Я не собирался обращать внимание на Ульриха, но, когда спустился вниз, в глаза мне бросилась анатомическая безупречность его ушей, столь странная на руинах лица. Внезапно он поднял голову. И я уставился прямо в его пустые глазницы.
— Он был моряком, как и его отец, — сказал Ульрих. — Он никогда не говорил, что рисует их лица. Только его жена знала об этом. А потом она умерла.
Умерла? — подумал я, инстинктивно понимая, что Ульрих говорит о женщине на картинах. Как она могла умереть?
— Она умерла при родах и забрала с собой в могилу ребенка. Мне говорили, что на похоронах он не плакал. Все решили, что у него нет сердца. — Веки Ульриха дергались, когда он говорил это. — После похорон он пришел домой, сюда, один, и вскрыл себе вены. Потом взял кисть и нарисовал ее кровью. Не на холсте, а здесь, в комнате. На стенах, на полу, на окнах. — Ульрих повернул голову, как будто мог видеть оставшуюся кровь. — Его нашли на полу, покрытым кровью с головы до ног. И кисть все еще была у него в руке. Говорят, что ее призрак заставил его сделать это: она сердилась из-за того, что он не плакал на похоронах. Никто не мог отчистить эту кровь.
Я поискал глазами следы крови художника на полу и на стенах, но каждый дюйм комнаты был безукоризненно выскоблен.
— Все думают, что ее призрак все еще живет здесь, — продолжил Ульрих. — Когда я подыскивал себе дом, агент умолял меня не покупать его. Сказал, что пусть бы он лучше сгорел. Я купил его за гроши. — Пустые глазницы Ульриха остановились на моем лице. — Я подумал, что в том не будет беды. У меня было сколько угодно времени, чтобы все вычистить, — все время мира. То, чего я не видел, не вызывало во мне отвращения. Но тут все еще так много крови. Сколько бы я ни чистил, я все еще чувствую запах ее разложения. Я чувствую, что она въелась в кожу моих пальцев.

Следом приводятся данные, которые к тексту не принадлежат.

$ cat src/rtl/index_to_mask_builder.sv
// Collects a stream of bit indices into a one-hot-ORed mask with a distinct-bit
// population count, then presents the finished mask downstream under valid/ready.
module index_to_mask_builder #(
  parameter int VECTOR_LENGTH = 32,
  parameter int INDEX_WIDTH   = 5
) (
  input  logic                     clk_in,
  input  logic                     reset_n_in,
  input  logic                     index_valid_in,
  input  logic [INDEX_WIDTH-1:0]   index_in,
  input  logic                     index_last_in,
  output logic                     index_ready_out,
  output logic                     mask_valid_out,
  output logic [VECTOR_LENGTH-1:0] mask_out,
  output logic [INDEX_WIDTH:0]     mask_count_out,
  output logic                     mask_error_out,
  input  logic                     mask_ready_in
);

  typedef enum logic [0:0] {
    COLLECT = 1'b0,
    PRESENT = 1'b1
  } state_e;

  localparam int CW = INDEX_WIDTH + 1;
  localparam logic [CW-1:0] VL = CW'(VECTOR_LENGTH);

  state_e                   state_q, state_d;
  logic [VECTOR_LENGTH-1:0] acc_q, acc_d;
  logic [CW-1:0]            count_q, count_d;
  logic                     err_q, err_d;

  logic                     in_range;
  logic [VECTOR_LENGTH-1:0] onehot;
  logic                     bit_is_new;

  assign in_range   = {1'b0, index_in} < VL;
  assign onehot     = in_range ? (VECTOR_LENGTH'(1) << index_in) : '0;
  assign bit_is_new = in_range && ((acc_q & onehot) == '0);

  // NOTE: every always_comb target gets a default first so no path leaves it
  // unassigned, which would otherwise infer a latch.
  always_comb begin
    state_d = state_q;
    acc_d   = acc_q;
    count_d = count_q;
    err_d   = err_q;
    unique case (state_q)
      COLLECT: begin
        if (index_valid_in) begin
          if (in_range) begin
            acc_d = acc_q | onehot;
            if (bit_is_new) count_d = count_q + CW'(1);
          end else begin
            err_d = 1'b1;
          end
          if (index_last_in) state_d = PRESENT;
        end
      end
      PRESENT: begin
        // Handshake frees the accumulator; the next mask starts from zero.
        if (mask_ready_in) begin
          state_d = COLLECT;
          acc_d   = '0;
          count_d = '0;
          err_d   = 1'b0;
        end
      end
      default: state_d = COLLECT;
    endcase
  end

  // NOTE: sequential state uses non-blocking assignments so all registers
  // update together from values sampled at the same edge.
  always_ff @(posedge clk_in) begin
    if (!reset_n_in) begin
      state_q <= COLLECT;
      acc_q   <= '0;
      count_q <= '0;
      err_q   <= 1'b0;
    end else begin
      state_q <= state_d;
      acc_q   <= acc_d;
      count_q <= count_d;
      err_q   <= err_d;
    end
  end

  // Outputs depend only on registers; payload reads zero while not valid.
  assign index_ready_out = (state_q == COLLECT);
  assign mask_valid_out  = (state_q == PRESENT);
  assign mask_out        = mask_valid_out ? acc_q   : '0;
  assign mask_count_out  = mask_valid_out ? count_q : '0;
  assign mask_error_out  = mask_valid_out & err_q;

endmodule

Он протянул к свече свои высохшие, потрескавшиеся руки. Они были такими же белыми, как пятна на его лице.
— Ты видел его картины?
— Да.
— Она была красива?
— Да.
Ульрих кивнул, погруженный в свои мысли.
— Знаешь, почему он это сделал?
— Он любил ее, — ответил я.
Не улыбнувшись, Ульрих сухо хохотнул.
— Ты прямо как аббат, — сказал он. — Он хотел, чтобы мы любили Бога, а вместо этого построил великолепную церковь, чтобы мы полюбили ее. Он позволил тебе петь, и твое пение мы полюбили. Мозес, мы любим то, что мы видим, слышим и трогаем. Прекрасное женское тело в свете свечи. Звук твоего голоса. А потом все это исчезает — и мы еще более пусты, чем прежде. Если это любовь, значит, тогда любовь — это наше проклятие. Любовь — это кровь, капающая из вены художника, Мозес. Все мы, любящие, — глупцы. Нам следовало бы отыскать то, что мы любим, и уничтожить, пока не будет слишком поздно.